Шрифт:
На письменном столе лежало несколько фотографий. На одной была предвоенная Вера. Она стояла на копне сена с вилами, и ветер уносил ее сарафан, косынку, волосы, она смеялась, и было понятно, что ей очень хорошо, что ей нравится и ветер, и солнце, и, конечно же, она сама.
Я спрятал в планшет фотографию и приписал к письму: «Вера, я забрал тебя в сарафане на ветру».
Потом я пошел попрощаться с хозяйкой пустого дома. Все двери, выходившие в коридор, были запечатаны. В конце концов, миновав велосипед и дореволюционный ледник, я нашел нужную мне дверь.
Я попрощался, сказал, что, если обстоятельства позволят, прилечу.
В Управлении воздушных сил я быстро выполнил поручение командира полка.

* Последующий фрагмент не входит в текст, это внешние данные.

--- config.mk ---
export PLATFORM = sky130hd
export DESIGN_NAME = bip_control
export DESIGN_NICKNAME = d
export VERILOG_FILES = /design/src/source/bip_pkg.sv /design/src/source/bip_control.sv
export SDC_FILE = /design/constraint.sdc
export NUM_CORES = 1
export LEC_CHECK = 0
export BUFFER_PORTS_ARGS = -buffer_cell sky130_fd_sc_hd__buf_2
export CORE_MARGIN = 1
export CORE_UTILIZATION = 43
export CTS_BUF_LIST = sky130_fd_sc_hd__clkbuf_8
export DETAILED_ROUTE_END_ITERATION = 7
export HOLD_SLACK_MARGIN = 0.08
export PLACE_DENSITY = 0.84
export SLEW_MARGIN = 10
export SYNTH_ARGS = -nofsm -noshare
export SYNTH_HDL_FRONTEND = slang
export SYNTH_SLANG_ARGS = --single-unit
--- constraint.sdc ---
create_clock -name i_clk -period 2.7 [get_ports i_clk]
set_input_delay 0.54 -clock i_clk [delete_from_list [all_inputs] [get_ports i_clk]]
set_output_delay 0.54 -clock i_clk [all_outputs]
set_load 0.05 [all_outputs]
--- src/source/bip_pkg.sv ---
package bip_pkg;

    ////////////////////////////////////////////////////////////
    // Widths and depths
    ////////////////////////////////////////////////////////////

    // Accumulator and data memory word
    localparam int NB_DATA    = 16;
    // Instruction fields
    localparam int NB_OPCODE  = 5;
    localparam int NB_OPERAND = 11;
    // Same address width for both memories
    localparam int NB_ADDR    = 11;

    // Full address space of each memory
    localparam int PROG_DEPTH = 2048;
    localparam int DATA_DEPTH = 2048;

    ////////////////////////////////////////////////////////////
    // Words and instructions
    ////////////////////////////////////////////////////////////

    typedef logic [NB_DATA-1:0] data_t;
    typedef logic [NB_ADDR-1:0] addr_t;

    // Supported operations, any other code behaves as HLT
    typedef enum logic [NB_OPCODE-1:0] {
        OP_HLT  = 5'd0,
        OP_STO  = 5'd1,
        OP_LD   = 5'd2,
        OP_LDI  = 5'd3,
        OP_ADD  = 5'd4,
        OP_ADDI = 5'd5,
        OP_SUB  = 5'd6,
        OP_SUBI = 5'd7
    } opcode_e;

    // Opcode in the upper bits, operand in the lower bits
    typedef struct packed {
        logic [NB_OPCODE-1:0]  opcode;
        logic [NB_OPERAND-1:0] operand;
    } instr_t;

    ////////////////////////////////////////////////////////////
    // Datapath controls
    ////////////////////////////////////////////////////////////

    // Accumulator source, 2'b11 unused
    typedef enum logic [1:0] {
        SEL_A_MEM = 2'b00,
        SEL_A_IMM = 2'b01,
        SEL_A_ALU = 2'b10
    } sel_a_e;

    // Second ALU operand
    typedef enum logic {
        SEL_B_MEM = 1'b0,
        SEL_B_IMM = 1'b1
    } sel_b_e;

    typedef struct packed {
        sel_a_e sel_a;
        sel_b_e sel_b;
        logic   wr_acc;
        logic   op_sub;
    } dp_ctrl_t;

endpackage
**src/source/bip_pkg.sv**
```systemverilog
package bip_pkg;

    ////////////////////////////////////////////////////////////
    // Widths and depths
    ////////////////////////////////////////////////////////////

    // Accumulator and data memory word
    localparam int NB_DATA    = 16;
    // Instruction fields
    localparam int NB_OPCODE  = 5;
    localparam int NB_OPERAND = 11;
    // Same address width for both memories
    localparam int NB_ADDR    = 11;

    // Full address space of each memory
    localparam int PROG_DEPTH = 2048;
    localparam int DATA_DEPTH = 2048;

    ////////////////////////////////////////////////////////////
    // Words and instructions
    ////////////////////////////////////////////////////////////

    typedef logic [NB_DATA-1:0] data_t;
    typedef logic [NB_ADDR-1:0] addr_t;

    // Supported operations, any other code behaves as HLT
    typedef enum logic [NB_OPCODE-1:0] {
        OP_HLT  = 5'd0,
        OP_STO  = 5'd1,
        OP_LD   = 5'd2,
        OP_LDI  = 5'd3,
        OP_ADD  = 5'd4,
        OP_ADDI = 5'd5,
        OP_SUB  = 5'd6,
        OP_SUBI = 5'd7
    } opcode_e;

    // Opcode in the upper bits, operand in the lower bits
    typedef struct packed {
        logic [NB_OPCODE-1:0]  opcode;
        logic [NB_OPERAND-1:0] operand;
    } instr_t;

    ////////////////////////////////////////////////////////////
    // Datapath controls
    ////////////////////////////////////////////////////////////

    // Accumulator source, 2'b11 unused
    typedef enum logic [1:0] {
        SEL_A_MEM = 2'b00,
        SEL_A_IMM = 2'b01,
        SEL_A_ALU = 2'b10
    } sel_a_e;

    // Second ALU operand
    typedef enum logic {
        SEL_B_MEM = 1'b0,
        SEL_B_IMM = 1'b1
    } sel_b_e;

    typedef struct packed {
        sel_a_e sel_a;
        sel_b_e sel_b;
        logic   wr_acc;
        logic   op_sub;
    } dp_ctrl_t;

endpackage

```
**src/source/bip_datapath.sv**
```systemverilog
`timescale 1ns/1ps

module bip_datapath (
    input  logic              i_clk,
    input  logic              i_rst,
    // From control
    input  bip_pkg::dp_ctrl_t i_ctrl,
    input  logic              i_clr_acc,
    // Fetched instruction
    input  bip_pkg::instr_t   i_instr,
    // Data memory read word
    input  bip_pkg::data_t    i_data_memory,
    // Data memory address and write word
    output bip_pkg::addr_t    o_addr,
    output bip_pkg::data_t    o_data_memory,
    output bip_pkg::data_t    o_acc
);

    import bip_pkg::*;

    data_t imm_ext;
    data_t mux_a_out;
    data_t mux_b_out;
    data_t alu_out;
    data_t acc;

    ////////////////////////////////////////////////////////////
    // Operand handling
    ////////////////////////////////////////////////////////////

    // Sign extension of the 11 bit operand
    assign imm_ext = {{(NB_DATA-NB_OPERAND){i_instr.operand[NB_OPERAND-1]}}, i_instr.operand};

    // Second operand, memory word or immediate
    assign mux_b_out = (i_ctrl.sel_b == SEL_B_IMM) ? imm_ext : i_data_memory;

    // Add or subtract, wraps modulo 2^16
    assign alu_out = i_ctrl.op_sub ? (acc - mux_b_out) : (acc + mux_b_out);

    // Accumulator source
    always_comb begin
        case (i_ctrl.sel_a)
            SEL_A_MEM: mux_a_out = i_data_memory;
            SEL_A_IMM: mux_a_out = imm_ext;
            SEL_A_ALU: mux_a_out = alu_out;
            default:   mux_a_out = '0;
        endcase
    end

    ////////////////////////////////////////////////////////////
    // Accumulator
    ////////////////////////////////////////////////////////////

    // Rising edge, clear on start has priority over a write
    always_ff @(posedge i_clk) begin
        if (!i_rst) begin
            acc <= '0;
        end else if (i_clr_acc) begin
            acc <= '0;
        end else if (i_ctrl.wr_acc) begin
            acc <= mux_a_out;
        end
    end

    // Operand doubles as the direct data address
    assign o_addr        = i_instr.operand;
    assign o_data_memory = acc;
    assign o_acc         = acc;

    // Decoder must never pick the spare source for a write
    a_sel_a_legal : assert property (
        @(posedge i_clk) disable iff (!i_rst)
        i_ctrl.wr_acc |-> (i_ctrl.sel_a != 2'b11)
    ) else $error("bip_datapath: accumulator written from unused source");

endmodule

```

На аэродром я шел долго и, пока добирался до Гражданки, порядком устал. Один раз объявляли тревогу. Мне было грустно. Так бывает: крепко надеешься на что-нибудь, а смотришь - напрасно.
* * *
На аэродроме встретил перегонщика Азаринова - огромного детину в медвежьей меховушке. Я с ним учился. Он летел к нам с шестеркой «Петляковых». Мы похлопали друг друга по плечу.
– А ну, давай на одной ножке, как в училище, кто кого!
– прогудел Азаринов.
Мы попрыгали петушками, потом сели на таре от пятисотки, закурили.
– Как дела на «большой земле»?
– Под Москвой порядочек, - оскалил белые зубы Азаринов.
– Об этом знаем. Два-три таких удара, и можно жить.
– Как у вас?
– Плохо.
– Похоже на то. Сверху город словно пустой, честное слово! Все замерло: ни трамваев, ни лошадей. Редко-редко проползет какой-нибудь грузовик. Ни тебе огонька, ни дымков над трубами в такой морозище!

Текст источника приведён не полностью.